EXERCISE GOAL: Given the material below, output exactly the lines from the line with "hbyte = cfg.dest_mac[7:0];" to the line with "hbyte = cfg.dest_ip[7:0];", both ends included, and no other lines.

DATA FOR THE TASK:
### src/rtl/udpfr_pkg.sv
// ----------------------------------------------------------------------------
// udpfr_pkg
// Shared types and constants for the UDP/IPv4/Ethernet frame builder.
// ----------------------------------------------------------------------------
`default_nettype none

package udpfr_pkg;

  // field widths
  localparam int LEN_W   = 11;
  localparam int ADDR_W  = 12;
  localparam int BYTE_W  = 8;
  localparam int CFG_W   = 48;
  localparam int CADDR_W = 3;

  // header layout
  localparam int HDR_BYTES = 43;
  localparam int IDX_W     = 6;
  localparam logic [IDX_W-1:0] IDX_LAST = IDX_W'(HDR_BYTES - 1);
  localparam logic [ADDR_W-1:0] HDR_TAIL = ADDR_W'(HDR_BYTES - 1);

  // header constants
  localparam logic [7:0]  CTRL_BYTE   = 8'h0E;
  localparam logic [7:0]  ETYPE_HI    = 8'h08;
  localparam logic [7:0]  ETYPE_LO    = 8'h00;
  localparam logic [7:0]  IP_VER_IHL  = 8'h45;
  localparam logic [7:0]  IP_TTL      = 8'h40;
  localparam logic [7:0]  IP_PROTO    = 8'h11;
  localparam logic [15:0] IP_HDR_LEN  = 16'd28;
  localparam logic [15:0] UDP_HDR_LEN = 16'd8;
  // sum of the fixed nonzero ip header words 0x4500 and 0x4011
  localparam logic [15:0] CSUM_FIXED  = 16'h8511;
  localparam int CSUM_W = 19;

  // input kinds
  localparam logic CMD_START = 1'b0;
  localparam logic CMD_DATA  = 1'b1;

  // configuration register indexes
  localparam logic [CADDR_W-1:0] REG_DEST_MAC    = 3'd0;
  localparam logic [CADDR_W-1:0] REG_SOURCE_MAC  = 3'd1;
  localparam logic [CADDR_W-1:0] REG_SOURCE_IP   = 3'd2;
  localparam logic [CADDR_W-1:0] REG_DEST_IP     = 3'd3;
  localparam logic [CADDR_W-1:0] REG_SOURCE_PORT = 3'd4;
  localparam logic [CADDR_W-1:0] REG_DEST_PORT   = 3'd5;

  // queue between front and back
  localparam int QDEPTH = 4;
  localparam int QPTR_W = 2;
  localparam int QCNT_W = 3;

  // one queued job: a header burst or a single payload byte
  typedef struct packed {
    logic              is_hdr;
    logic              last;
    logic [LEN_W-1:0]  len;
    logic [BYTE_W-1:0] data;
    logic [ADDR_W-1:0] tx_start;
    logic [ADDR_W-1:0] tx_end;
  } item_t;

  // register file contents seen by the back end
  typedef struct packed {
    logic [47:0] dest_mac;
    logic [47:0] source_mac;
    logic [31:0] source_ip;
    logic [31:0] dest_ip;
    logic [15:0] source_port;
    logic [15:0] dest_port;
  } cfg_t;

endpackage

`default_nettype wire

### src/rtl/udpfr_front.sv
// ----------------------------------------------------------------------------
// udpfr_front
// Accepts input beats, tracks the open frame and queues header or byte jobs.
// ----------------------------------------------------------------------------
`default_nettype none

module udpfr_front #(
  parameter int MAX_PAYLOAD = 1472,
  parameter int HALF_SIZE   = 2048
) (
  input  wire                              clk,
  input  wire                              rst_n,
  input  wire                              acc,
  input  wire                              cmd,
  input  wire  [udpfr_pkg::LEN_W-1:0]      payload_len,
  input  wire  [udpfr_pkg::BYTE_W-1:0]     data_byte,
  output logic                             push,
  output udpfr_pkg::item_t                 push_item
);

  localparam logic [udpfr_pkg::LEN_W-1:0] MAX_LEN = udpfr_pkg::LEN_W'(MAX_PAYLOAD);
  localparam logic [udpfr_pkg::ADDR_W-1:0] HALF_ADDR =
    udpfr_pkg::ADDR_W'(HALF_SIZE % (1 << udpfr_pkg::ADDR_W));

  logic                          half_r, half_nxt;
  logic                          open_r, open_nxt;
  logic [udpfr_pkg::LEN_W-1:0]   left_r, left_nxt;
  logic [udpfr_pkg::ADDR_W-1:0]  fstart_r, fstart_nxt;
  logic [udpfr_pkg::ADDR_W-1:0]  fend_r, fend_nxt;

  logic [udpfr_pkg::LEN_W-1:0]   len_sat;
  logic [udpfr_pkg::ADDR_W-1:0]  start_addr;
  logic [udpfr_pkg::LEN_W-1:0]   left_dec;

  // start frame: clamp length and place the frame in the next half
  always_comb begin
    len_sat    = (payload_len > MAX_LEN) ? MAX_LEN : payload_len;
    start_addr = half_r ? HALF_ADDR : '0;
    left_dec   = left_r - udpfr_pkg::LEN_W'(1);
  end

  // classify the beat and build the job
  always_comb begin
    half_nxt   = half_r;
    open_nxt   = open_r;
    left_nxt   = left_r;
    fstart_nxt = fstart_r;
    fend_nxt   = fend_r;
    push       = 1'b0;
    push_item  = '0;
    if (acc) begin
      if (cmd == udpfr_pkg::CMD_START) begin
        half_nxt   = ~half_r;
        fstart_nxt = start_addr;
        fend_nxt   = start_addr + udpfr_pkg::ADDR_W'(len_sat) + udpfr_pkg::HDR_TAIL;
        left_nxt   = len_sat;
        open_nxt   = (len_sat != '0);
        push       = 1'b1;
        push_item.is_hdr   = 1'b1;
        push_item.last     = (len_sat == '0);
        push_item.len      = len_sat;
        push_item.tx_start = fstart_nxt;
        push_item.tx_end   = fend_nxt;
      end else if (open_r) begin
        left_nxt = left_dec;
        open_nxt = (left_dec != '0);
        push     = 1'b1;
        push_item.is_hdr   = 1'b0;
        push_item.last     = (left_dec == '0);
        push_item.data     = data_byte;
        push_item.tx_start = fstart_r;
        push_item.tx_end   = fend_r;
      end
    end
  end

  // frame tracking state
  always_ff @(posedge clk) begin
    if (!rst_n) begin
      half_r   <= 1'b0;
      open_r   <= 1'b0;
      left_r   <= '0;
      fstart_r <= '0;
      fend_r   <= '0;
    end else begin
      half_r   <= half_nxt;
      open_r   <= open_nxt;
      left_r   <= left_nxt;
      fstart_r <= fstart_nxt;
      fend_r   <= fend_nxt;
    end
  end

endmodule

`default_nettype wire

### src/rtl/udpfr_queue.sv
// ----------------------------------------------------------------------------
// udpfr_queue
// Short job queue that decouples the front end from the byte sequencer.
// ----------------------------------------------------------------------------
`default_nettype none

module udpfr_queue (
  input  wire                clk,
  input  wire                rst_n,
  input  wire                push,
  input  udpfr_pkg::item_t   push_item,
  input  wire                pop,
  output logic               full,
  output logic               nempty,
  output udpfr_pkg::item_t   head
);

  udpfr_pkg::item_t                mem_r [udpfr_pkg::QDEPTH];
  logic [udpfr_pkg::QPTR_W-1:0]    wr_r, wr_nxt;
  logic [udpfr_pkg::QPTR_W-1:0]    rd_r, rd_nxt;
  logic [udpfr_pkg::QCNT_W-1:0]    cnt_r, cnt_nxt;

  // status and head view
  always_comb begin
    full   = (cnt_r == udpfr_pkg::QCNT_W'(udpfr_pkg::QDEPTH));
    nempty = (cnt_r != '0);
    head   = mem_r[rd_r];
  end

  // pointer and fill count update
  always_comb begin
    wr_nxt  = push ? wr_r + udpfr_pkg::QPTR_W'(1) : wr_r;
    rd_nxt  = pop ? rd_r + udpfr_pkg::QPTR_W'(1) : rd_r;
    cnt_nxt = cnt_r;
    if (push && !pop) begin
      cnt_nxt = cnt_r + udpfr_pkg::QCNT_W'(1);
    end else if (pop && !push) begin
      cnt_nxt = cnt_r - udpfr_pkg::QCNT_W'(1);
    end
  end

  always_ff @(posedge clk) begin
    if (!rst_n) begin
      wr_r  <= '0;
      rd_r  <= '0;
      cnt_r <= '0;
    end else begin
      wr_r  <= wr_nxt;
      rd_r  <= rd_nxt;
      cnt_r <= cnt_nxt;
    end
  end

  // entry storage
  always_ff @(posedge clk) begin
    if (push) begin
      mem_r[wr_r] <= push_item;
    end
  end

endmodule

`default_nettype wire

### src/rtl/udpfr_back.sv
// ----------------------------------------------------------------------------
// udpfr_back
// Byte sequencer: expands header jobs into 43 beats, passes payload bytes,
// and drives the registered output stage.
// ----------------------------------------------------------------------------
`default_nettype none

module udpfr_back (
  input  wire                               clk,
  input  wire                               rst_n,
  input  udpfr_pkg::cfg_t                   cfg,
  input  wire                               nempty,
  input  udpfr_pkg::item_t                  head,
  output logic                              pop,
  output logic                              out_valid,
  input  wire                               out_ready,
  output logic [udpfr_pkg::BYTE_W-1:0]      out_byte,
  output logic                              out_last,
  output logic [udpfr_pkg::ADDR_W-1:0]      out_start,
  output logic [udpfr_pkg::ADDR_W-1:0]      out_end
);

  logic [udpfr_pkg::IDX_W-1:0]   idx_r, idx_nxt;
  logic [udpfr_pkg::CSUM_W-1:0]  cs_r, cs_nxt;
  logic                          vld_r, vld_nxt;
  logic [udpfr_pkg::BYTE_W-1:0]  byte_r;
  logic                          last_r;
  logic [udpfr_pkg::ADDR_W-1:0]  start_r;
  logic [udpfr_pkg::ADDR_W-1:0]  end_r;

  logic                          adv;
  logic                          fire;
  logic [15:0]                   tot_len;
  logic [15:0]                   udp_len;
  logic [15:0]                   ck;
  logic [udpfr_pkg::BYTE_W-1:0]  hbyte;
  logic [udpfr_pkg::BYTE_W-1:0]  beat_byte;
  logic                          beat_last;

  assign adv  = !vld_r || out_ready;
  assign fire = adv && nempty;

  // length fields and finished checksum
  always_comb begin
    tot_len = 16'(head.len) + udpfr_pkg::IP_HDR_LEN;
    udp_len = 16'(head.len) + udpfr_pkg::UDP_HDR_LEN;
    ck      = ~cs_r[15:0];
  end

  // header byte select
  always_comb begin
    case (idx_r)
      6'd0:    hbyte = udpfr_pkg::CTRL_BYTE;
      6'd1:    hbyte = cfg.dest_mac[47:40];
      6'd2:    hbyte = cfg.dest_mac[39:32];
      6'd3:    hbyte = cfg.dest_mac[31:24];
      6'd4:    hbyte = cfg.dest_mac[23:16];
      6'd5:    hbyte = cfg.dest_mac[15:8];
      6'd6:    hbyte = cfg.dest_mac[7:0];
      6'd7:    hbyte = cfg.source_mac[47:40];
      6'd8:    hbyte = cfg.source_mac[39:32];
      6'd9:    hbyte = cfg.source_mac[31:24];
      6'd10:   hbyte = cfg.source_mac[23:16];
      6'd11:   hbyte = cfg.source_mac[15:8];
      6'd12:   hbyte = cfg.source_mac[7:0];
      6'd13:   hbyte = udpfr_pkg::ETYPE_HI;
      6'd14:   hbyte = udpfr_pkg::ETYPE_LO;
      6'd15:   hbyte = udpfr_pkg::IP_VER_IHL;
      6'd17:   hbyte = tot_len[15:8];
      6'd18:   hbyte = tot_len[7:0];
      6'd23:   hbyte = udpfr_pkg::IP_TTL;
      6'd24:   hbyte = udpfr_pkg::IP_PROTO;
      6'd25:   hbyte = ck[15:8];
      6'd26:   hbyte = ck[7:0];
      6'd27:   hbyte = cfg.source_ip[31:24];
      6'd28:   hbyte = cfg.source_ip[23:16];
      6'd29:   hbyte = cfg.source_ip[15:8];
      6'd30:   hbyte = cfg.source_ip[7:0];
      6'd31:   hbyte = cfg.dest_ip[31:24];
      6'd32:   hbyte = cfg.dest_ip[23:16];
      6'd33:   hbyte = cfg.dest_ip[15:8];
      6'd34:   hbyte = cfg.dest_ip[7:0];
      6'd35:   hbyte = cfg.source_port[15:8];
      6'd36:   hbyte = cfg.source_port[7:0];
      6'd37:   hbyte = cfg.dest_port[15:8];
      6'd38:   hbyte = cfg.dest_port[7:0];
      6'd39:   hbyte = udp_len[15:8];
      6'd40:   hbyte = udp_len[7:0];
      default: hbyte = '0;
    endcase
  end

  // ip checksum, built one word per header beat, then folded twice
  always_comb begin
    case (idx_r)
      6'd0:    cs_nxt = udpfr_pkg::CSUM_W'(udpfr_pkg::CSUM_FIXED)
                        + udpfr_pkg::CSUM_W'(tot_len);
      6'd1:    cs_nxt = cs_r + udpfr_pkg::CSUM_W'(cfg.source_ip[31:16]);
      6'd2:    cs_nxt = cs_r + udpfr_pkg::CSUM_W'(cfg.source_ip[15:0]);
      6'd3:    cs_nxt = cs_r + udpfr_pkg::CSUM_W'(cfg.dest_ip[31:16]);
      6'd4:    cs_nxt = cs_r + udpfr_pkg::CSUM_W'(cfg.dest_ip[15:0]);
      6'd5,
      6'd6:    cs_nxt = udpfr_pkg::CSUM_W'(cs_r[15:0])
                        + udpfr_pkg::CSUM_W'(cs_r[udpfr_pkg::CSUM_W-1:16]);
      default: cs_nxt = cs_r;
    endcase
    if (!(fire && head.is_hdr)) begin
      cs_nxt = cs_r;
    end
  end

  // beat contents and job sequencing
  always_comb begin
    beat_byte = head.is_hdr ? hbyte : head.data;
    beat_last = head.is_hdr ? (head.last && (idx_r == udpfr_pkg::IDX_LAST)) : head.last;
    pop       = 1'b0;
    idx_nxt   = idx_r;
    if (fire) begin
      if (!head.is_hdr || idx_r == udpfr_pkg::IDX_LAST) begin
        pop     = 1'b1;
        idx_nxt = '0;
      end else begin
        idx_nxt = idx_r + udpfr_pkg::IDX_W'(1);
      end
    end
    vld_nxt = adv ? nempty : vld_r;
  end

  // control state
  always_ff @(posedge clk) begin
    if (!rst_n) begin
      idx_r <= '0;
      vld_r <= 1'b0;
    end else begin
      idx_r <= idx_nxt;
      vld_r <= vld_nxt;
    end
  end

  // checksum accumulator and output payload
  always_ff @(posedge clk) begin
    cs_r <= cs_nxt;
    if (fire) begin
      byte_r  <= beat_byte;
      last_r  <= beat_last;
      start_r <= head.tx_start;
      end_r   <= head.tx_end;
    end
  end

  assign out_valid = vld_r;
  assign out_byte  = byte_r;
  assign out_last  = last_r;
  assign out_start = start_r;
  assign out_end   = end_r;

endmodule

`default_nettype wire

### src/rtl/udp_ipv4_ethernet_framer.sv
// An accepted beat is first written into the job queue; its first output beat is then registered by the back end.
// Throughput: one payload byte per cycle while out_tready is high; a start beat
// produces 43 header beats at one per cycle, set by the single byte sequencer in the back end.
// A four-entry job queue lets input beats keep arriving during a header burst.
// Reset (synchronous, active low) restores the register defaults, closes any
// open frame, empties the queue and points the next frame at address 0.
// ----------------------------------------------------------------------------
// udp_ipv4_ethernet_framer
// Builds UDP/IPv4/Ethernet frames byte by byte for a two-half transmit buffer.
// ----------------------------------------------------------------------------
`default_nettype none

module udp_ipv4_ethernet_framer #(
  parameter int MAX_PAYLOAD = 1472,
  parameter int HALF_SIZE   = 2048
) (
  input  wire                                 clk,
  input  wire                                 rst_n,
  // configuration write port
  input  wire                                 cfg_we,
  input  wire  [udpfr_pkg::CADDR_W-1:0]       cfg_addr,
  input  wire  [udpfr_pkg::CFG_W-1:0]         cfg_wdata,
  // input stream
  input  wire                                 in_tvalid,
  output logic                                in_tready,
  input  wire  [23:0]                         in_tdata,  // payload_len, data_byte, zero pad
  input  wire                                 in_tuser,  // cmd
  // output stream
  output logic                                out_tvalid,
  input  wire                                 out_tready,
  output logic [31:0]                         out_tdata, // out_byte, tx_start, tx_end
  output logic                                out_tlast
);

  udpfr_pkg::cfg_t   cfg_r;
  udpfr_pkg::item_t  push_item;
  udpfr_pkg::item_t  head;
  logic              push;
  logic              pop;
  logic              q_full;
  logic              q_nempty;
  logic              in_acc;

  logic [udpfr_pkg::BYTE_W-1:0] o_byte;
  logic [udpfr_pkg::ADDR_W-1:0] o_start;
  logic [udpfr_pkg::ADDR_W-1:0] o_end;

  // configuration registers
  always_ff @(posedge clk) begin
    if (!rst_n) begin
      cfg_r.dest_mac    <= 48'h90E6BAF10A4D;
      cfg_r.source_mac  <= 48'hD6BE7BF2D110;
      cfg_r.source_ip   <= 32'h0A230002;
      cfg_r.dest_ip     <= 32'h0A230001;
      cfg_r.source_port <= 16'd5000;
      cfg_r.dest_port   <= 16'd5000;
    end else if (cfg_we) begin
      case (cfg_addr)
        udpfr_pkg::REG_DEST_MAC:    cfg_r.dest_mac    <= cfg_wdata;
        udpfr_pkg::REG_SOURCE_MAC:  cfg_r.source_mac  <= cfg_wdata;
        udpfr_pkg::REG_SOURCE_IP:   cfg_r.source_ip   <= cfg_wdata[31:0];
        udpfr_pkg::REG_DEST_IP:     cfg_r.dest_ip     <= cfg_wdata[31:0];
        udpfr_pkg::REG_SOURCE_PORT: cfg_r.source_port <= cfg_wdata[15:0];
        udpfr_pkg::REG_DEST_PORT:   cfg_r.dest_port   <= cfg_wdata[15:0];
        default: ;
      endcase
    end
  end

  // input handshake
  assign in_tready = ~q_full;
  assign in_acc    = in_tvalid & in_tready;

  udpfr_front #(
    .MAX_PAYLOAD (MAX_PAYLOAD),
    .HALF_SIZE   (HALF_SIZE)
  ) u_front (
    .clk         (clk),
    .rst_n       (rst_n),
    .acc         (in_acc),
    .cmd         (in_tuser),
    .payload_len (in_tdata[10:0]),
    .data_byte   (in_tdata[18:11]),
    .push        (push),
    .push_item   (push_item)
  );

  udpfr_queue u_queue (
    .clk       (clk),
    .rst_n     (rst_n),
    .push      (push),
    .push_item (push_item),
    .pop       (pop),
    .full      (q_full),
    .nempty    (q_nempty),
    .head      (head)
  );

  udpfr_back u_back (
    .clk       (clk),
    .rst_n     (rst_n),
    .cfg       (cfg_r),
    .nempty    (q_nempty),
    .head      (head),
    .pop       (pop),
    .out_valid (out_tvalid),
    .out_ready (out_tready),
    .out_byte  (o_byte),
    .out_last  (out_tlast),
    .out_start (o_start),
    .out_end   (o_end)
  );

  // output packing
  assign out_tdata = {o_end, o_start, o_byte};

endmodule

`default_nettype wire

### config.mk
export PLATFORM = sky130hd
export DESIGN_NAME = udp_ipv4_ethernet_framer
export DESIGN_NICKNAME = d
export VERILOG_FILES = /design/src/rtl/udpfr_pkg.sv /design/src/rtl/udpfr_front.sv /design/src/rtl/udpfr_queue.sv /design/src/rtl/udpfr_back.sv /design/src/rtl/udp_ipv4_ethernet_framer.sv
export SDC_FILE = /design/constraint.sdc
export NUM_CORES = 1
export LEC_CHECK = 0
export ABC_CLOCK_PERIOD_IN_PS = 4500
export BUFFER_PORTS_ARGS = -buffer_cell sky130_fd_sc_hd__buf_2
export CELL_PAD_IN_SITES_DETAIL_PLACEMENT = 1
export CELL_PAD_IN_SITES_GLOBAL_PLACEMENT = 1
export CORE_MARGIN = 2
export CORE_UTILIZATION = 43
export CTS_CLUSTER_DIAMETER = 200
export CTS_CLUSTER_SIZE = 28
export DETAILED_ROUTE_END_ITERATION = 10
export PLACE_DENSITY_LB_ADDON = 0.1
export SKIP_LAST_GASP = 1
export SLEW_MARGIN = 15
export SYNTH_ARGS = -nofsm -noshare
export SYNTH_HDL_FRONTEND = slang
export SYNTH_SLANG_ARGS = --single-unit
### constraint.sdc
create_clock -name clk -period 4.5 [get_ports clk]
set_input_delay 0.45 -clock clk [delete_from_list [all_inputs] [get_ports clk]]
set_output_delay 0.45 -clock clk [all_outputs]
set_load 0.02 [all_outputs]
==> impl_metrics.ini, run 1 <==
[critical_path]
worstSetupStartpointType = register
crit_type = register to register
worst-path-buf-inv = 4
slowest_stage = a222oi_1
crit_path_end_kind = register
worstRegToRegCells = 20
cp.required_ns = 4.85
rr_startpoint = u_back.idx_r[0]
crit_path_max_incr_delay_ns = 0.57
cp_top_family = compound AO/OA/AOI/OAI gates
crit_fanout = 19
rr_endpoint = u_back.cs_r[16]
crit_chain = inv_1 -> ha_1 -> nand2_1 -> nor3_2 -> buf_12 -> a222oi_1 -> a21oi_1 -> ha_1 -> inv_1 -> fa_1 -> nor2b_1 -> o31a_1 -> a311oi_2 -> buf_4 -> a211oi_1 -> o21ai_2 -> nand2b_1 -> a21oi_1 -> xnor2_1 -> a22o_1
cp_data_arrival_time_ns = 4.63
r2r_slack_ns = 0.22

[finish]
multi_input_area_mm2 = 0.008946
regArea_mm2 = 0.01000
drive_gt1_frac = 0.1102
area_delta_synth_final_pct = 8.690
final_cell_area_mm2 = 0.02127
fin_cells = 2679
layout.nets = 2189
fin_util = 0.4706
fillers = 5138

[synth]
synth-seq-cells = 411
ys_seq_area_frac = 0.5111
syn-instance-count = 2032
async_flop_share = 0
ys_types = 73
synth.cell_area_mm2 = 0.01957
synth.area.top_cells = edfxtp_1 27%, dfxtp_1 24%, nand2_1 9.4%, a21boi_0 5.1%, mux4_2 3.8%
synth.top_cell.area_share = 0.2716
synth_edf_count = 177
synth_top_area_cell = edfxtp_1
avgSynthCellArea_um2 = 9.629
synthFlopType = dfxtp_1
synth_warnings = 0

[timing]
rsz0062_at_grt = yes
hold_violations = 0
drv_slew = 0
tightest_slew_ns = 1.173
max_freq_mhz = 233.6
max_slew_margin = 0.2151
finalCritPeriodShare = 0.9515
min_period_ns = 4.282
finalSetupViolations = 0
finalClockSkew_ns = 0.03345

[clocking]
cts-root-buf = clkbuf_16
postCtsResizedCells = 0
cts.path.max_buffers = 3
cts_tree = done
post-cts-setup-buffer-count = 0
clk_latency_ns = 0.57
clkSinkCount = 411
cts_buffers = 18
cts_max_level = 1
postCtsHoldBufs = 0
clkTransAtPathRegs_ns = 0.13

[power_and_ir_drop]
seqPwrFrac = 0.457
power_frac_comb = 0.348
vdd_ir_drop_max_uv = 482.1
p_leak_nw = 7.764
intPower_w = 0.006600
netSwitchingFraction = 0.3644
p_sw_w = 0.003783
power.density_mw_per_mm2 = 488.3
clock_power_share = 0.195

[global_routing]
antenna_found_initial = 1
grt_first_pass_wirelength_um = 102700
grt_pass1_vias = 15778
grt_max_degree = 129
grt_overflow_total = 0
grt_usage = 0.2910

[routing]
ant_nets = 0
dr.pass1.iters = 9
via_per_inst = 5.996
via_count = 16062
avgRoutedWirePerCell_um = 25.99
drc = 0
drtIter0Drc = 1526
wl_um = 69620

[floorplan]
floorplan.die_area_mm2 = 0.04723
rows = 78
initial_core_util = 0.4330
die_w_um = 217.3
coreArea_mm2 = 0.04519
die_h_um = 217.3
ios = 116

[placed_design]
placed_area_mm2 = 0.02073
dpl.cell_count = 2649
dp_hpwl_um = 48730
io_buffer_count = 99
gp_congestion = 0.9119

[job]
max_cap_violations = 0

[status]
status = completed

[worst_hold_path]
whs_path_depth = 3
hp-class = input pin to register
hp-start = cfg_wdata[41]
min_to = cfg_r[137]
[Yosys cell counts (8+ instances only)]
cell type and number:
a21oi_1 62, xor2_1 26, or3_1 8, buf_4 11, a222oi_1 19, a21o_1 9, a22oi_1 45, nand2_1 488
inv_1 34, xnor2_1 40, nor2_1 100, nand3_1 112, a31oi_1 12, a21boi_0 132, and2_1 27, nor2b_1 19
ha_1 36, mux4_2 33, and3_1 21, nand4_1 19, a22o_1 20, nor3_1 25, a221oi_1 27, o221ai_1 8
o21a_1 8, buf_2 13, clkbuf_1 99, o21ai_0 62, buf_1 12, dfxtp_1 234, edfxtp_1 177
[worst max-delay path by stage]
stage	from	endpoint	cells after the start
6_report	u_back.idx_r[0]	u_back.cs_r[16]	20
3_5_place_dp	u_back.idx_r[4]	u_back.cs_r[18]	19
4_1_cts	u_back.idx_r[5]	u_back.cs_r[18]	19
5_1_grt	u_back.idx_r[0]	u_back.cs_r[18]	20
3_3_place_gp	u_back.idx_r[0]	u_back.cs_r[16]	20
2_1_floorplan	u_back.idx_r[0]	u_back.cs_r[16]	19
[cells by family after synthesis]
logic type	Yosys count	synth area share
AO/OA/AOI/OAI	455	0.1658
XOR/XNOR	66	0.02954
adder cells (fa/ha/maj)	39	0.02609
buffers and inverters	172	0.03671
flip-flops	411	0.5111
multiplexers	39	0.04195
other	1	0.0001917
AND/OR/NAND/NOR	849	0.1887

OUTPUT OF THE EXERCISE:
      6'd6:    hbyte = cfg.dest_mac[7:0];
      6'd7:    hbyte = cfg.source_mac[47:40];
      6'd8:    hbyte = cfg.source_mac[39:32];
      6'd9:    hbyte = cfg.source_mac[31:24];
      6'd10:   hbyte = cfg.source_mac[23:16];
      6'd11:   hbyte = cfg.source_mac[15:8];
      6'd12:   hbyte = cfg.source_mac[7:0];
      6'd13:   hbyte = udpfr_pkg::ETYPE_HI;
      6'd14:   hbyte = udpfr_pkg::ETYPE_LO;
      6'd15:   hbyte = udpfr_pkg::IP_VER_IHL;
      6'd17:   hbyte = tot_len[15:8];
      6'd18:   hbyte = tot_len[7:0];
      6'd23:   hbyte = udpfr_pkg::IP_TTL;
      6'd24:   hbyte = udpfr_pkg::IP_PROTO;
      6'd25:   hbyte = ck[15:8];
      6'd26:   hbyte = ck[7:0];
      6'd27:   hbyte = cfg.source_ip[31:24];
      6'd28:   hbyte = cfg.source_ip[23:16];
      6'd29:   hbyte = cfg.source_ip[15:8];
      6'd30:   hbyte = cfg.source_ip[7:0];
      6'd31:   hbyte = cfg.dest_ip[31:24];
      6'd32:   hbyte = cfg.dest_ip[23:16];
      6'd33:   hbyte = cfg.dest_ip[15:8];
      6'd34:   hbyte = cfg.dest_ip[7:0];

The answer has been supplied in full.